Assigned task
The word "sclk" may appear in the records below. Report how many lines contain it, and write nothing besides the number.

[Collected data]
======
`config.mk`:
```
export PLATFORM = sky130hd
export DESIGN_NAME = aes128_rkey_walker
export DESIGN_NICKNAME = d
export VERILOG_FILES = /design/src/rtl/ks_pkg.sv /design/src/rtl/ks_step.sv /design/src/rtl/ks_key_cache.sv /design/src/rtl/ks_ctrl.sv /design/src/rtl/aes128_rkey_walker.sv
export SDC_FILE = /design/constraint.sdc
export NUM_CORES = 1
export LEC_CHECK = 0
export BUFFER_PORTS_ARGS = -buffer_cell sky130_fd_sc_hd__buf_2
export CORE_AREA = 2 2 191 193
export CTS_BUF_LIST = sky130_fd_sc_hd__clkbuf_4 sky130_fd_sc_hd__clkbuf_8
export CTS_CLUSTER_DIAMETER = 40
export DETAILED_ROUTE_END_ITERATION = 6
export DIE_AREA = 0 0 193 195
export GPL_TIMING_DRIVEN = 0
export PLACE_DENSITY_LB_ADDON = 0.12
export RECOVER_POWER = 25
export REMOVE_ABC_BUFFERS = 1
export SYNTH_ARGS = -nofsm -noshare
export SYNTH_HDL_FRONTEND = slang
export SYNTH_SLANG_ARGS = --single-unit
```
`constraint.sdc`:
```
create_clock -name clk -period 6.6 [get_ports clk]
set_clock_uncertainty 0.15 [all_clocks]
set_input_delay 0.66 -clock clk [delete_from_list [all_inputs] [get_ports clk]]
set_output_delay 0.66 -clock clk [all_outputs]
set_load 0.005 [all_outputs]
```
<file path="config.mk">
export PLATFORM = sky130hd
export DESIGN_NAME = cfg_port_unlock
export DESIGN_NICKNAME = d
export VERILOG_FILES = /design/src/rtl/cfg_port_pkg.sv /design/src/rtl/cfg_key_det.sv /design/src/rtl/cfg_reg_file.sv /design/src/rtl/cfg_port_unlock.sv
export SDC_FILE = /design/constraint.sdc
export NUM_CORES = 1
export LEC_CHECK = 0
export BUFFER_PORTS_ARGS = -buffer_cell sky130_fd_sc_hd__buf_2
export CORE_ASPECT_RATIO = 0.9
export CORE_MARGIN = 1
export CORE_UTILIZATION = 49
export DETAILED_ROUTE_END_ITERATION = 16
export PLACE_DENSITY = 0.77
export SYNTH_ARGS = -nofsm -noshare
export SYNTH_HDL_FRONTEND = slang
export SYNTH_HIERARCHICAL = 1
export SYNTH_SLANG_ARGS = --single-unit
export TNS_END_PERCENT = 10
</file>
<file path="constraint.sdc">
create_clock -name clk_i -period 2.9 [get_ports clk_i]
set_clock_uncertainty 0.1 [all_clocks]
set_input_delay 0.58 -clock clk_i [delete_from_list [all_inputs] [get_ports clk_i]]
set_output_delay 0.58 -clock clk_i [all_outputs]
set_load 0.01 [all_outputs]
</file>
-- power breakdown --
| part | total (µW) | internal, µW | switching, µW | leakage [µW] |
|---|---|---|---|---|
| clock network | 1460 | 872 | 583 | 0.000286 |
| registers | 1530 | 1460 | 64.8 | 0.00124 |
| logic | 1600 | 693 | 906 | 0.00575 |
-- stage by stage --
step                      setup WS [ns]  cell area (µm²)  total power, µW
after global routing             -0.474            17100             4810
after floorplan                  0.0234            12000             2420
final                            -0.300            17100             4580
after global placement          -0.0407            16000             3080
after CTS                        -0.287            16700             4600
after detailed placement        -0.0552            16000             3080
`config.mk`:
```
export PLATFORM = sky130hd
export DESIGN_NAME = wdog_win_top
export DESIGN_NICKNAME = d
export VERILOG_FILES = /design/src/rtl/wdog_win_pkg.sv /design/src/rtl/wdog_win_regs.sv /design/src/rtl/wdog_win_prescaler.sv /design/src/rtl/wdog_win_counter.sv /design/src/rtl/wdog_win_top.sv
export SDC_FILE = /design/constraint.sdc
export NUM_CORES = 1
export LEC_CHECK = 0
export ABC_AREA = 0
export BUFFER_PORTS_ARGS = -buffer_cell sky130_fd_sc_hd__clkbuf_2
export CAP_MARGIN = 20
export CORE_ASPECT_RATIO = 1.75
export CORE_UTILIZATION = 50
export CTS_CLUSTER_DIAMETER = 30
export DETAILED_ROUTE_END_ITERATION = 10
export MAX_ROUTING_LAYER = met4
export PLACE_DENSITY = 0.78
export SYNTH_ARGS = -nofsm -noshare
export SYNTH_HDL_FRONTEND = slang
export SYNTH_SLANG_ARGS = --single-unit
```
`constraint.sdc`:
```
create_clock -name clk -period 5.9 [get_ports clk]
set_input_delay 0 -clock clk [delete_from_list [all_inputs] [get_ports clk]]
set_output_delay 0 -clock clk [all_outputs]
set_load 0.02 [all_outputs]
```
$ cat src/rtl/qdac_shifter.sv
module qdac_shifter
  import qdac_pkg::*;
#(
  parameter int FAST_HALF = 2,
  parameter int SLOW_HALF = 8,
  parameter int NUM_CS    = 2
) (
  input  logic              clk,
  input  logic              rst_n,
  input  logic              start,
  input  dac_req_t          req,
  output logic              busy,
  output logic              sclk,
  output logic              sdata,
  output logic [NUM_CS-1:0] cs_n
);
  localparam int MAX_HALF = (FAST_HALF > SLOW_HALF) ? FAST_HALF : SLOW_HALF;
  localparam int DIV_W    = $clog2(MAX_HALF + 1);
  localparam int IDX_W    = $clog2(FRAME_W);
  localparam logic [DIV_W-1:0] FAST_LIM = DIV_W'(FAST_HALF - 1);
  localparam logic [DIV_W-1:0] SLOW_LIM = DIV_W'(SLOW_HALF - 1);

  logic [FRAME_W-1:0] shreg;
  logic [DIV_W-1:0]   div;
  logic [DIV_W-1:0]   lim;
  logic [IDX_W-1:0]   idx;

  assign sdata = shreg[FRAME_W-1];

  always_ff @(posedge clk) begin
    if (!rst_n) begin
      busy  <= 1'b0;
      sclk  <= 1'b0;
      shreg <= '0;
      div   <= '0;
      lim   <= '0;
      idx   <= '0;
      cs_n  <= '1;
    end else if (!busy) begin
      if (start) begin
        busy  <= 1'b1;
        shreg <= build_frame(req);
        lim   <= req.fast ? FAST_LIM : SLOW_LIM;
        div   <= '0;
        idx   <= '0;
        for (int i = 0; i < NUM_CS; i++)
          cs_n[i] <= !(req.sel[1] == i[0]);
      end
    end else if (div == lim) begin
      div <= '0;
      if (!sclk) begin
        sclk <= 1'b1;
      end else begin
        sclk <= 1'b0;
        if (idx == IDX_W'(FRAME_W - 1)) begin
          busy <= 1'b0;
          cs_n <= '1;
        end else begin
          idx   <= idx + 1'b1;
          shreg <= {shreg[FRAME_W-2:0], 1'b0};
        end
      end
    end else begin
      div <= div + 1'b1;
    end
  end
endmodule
======
Exercise result
5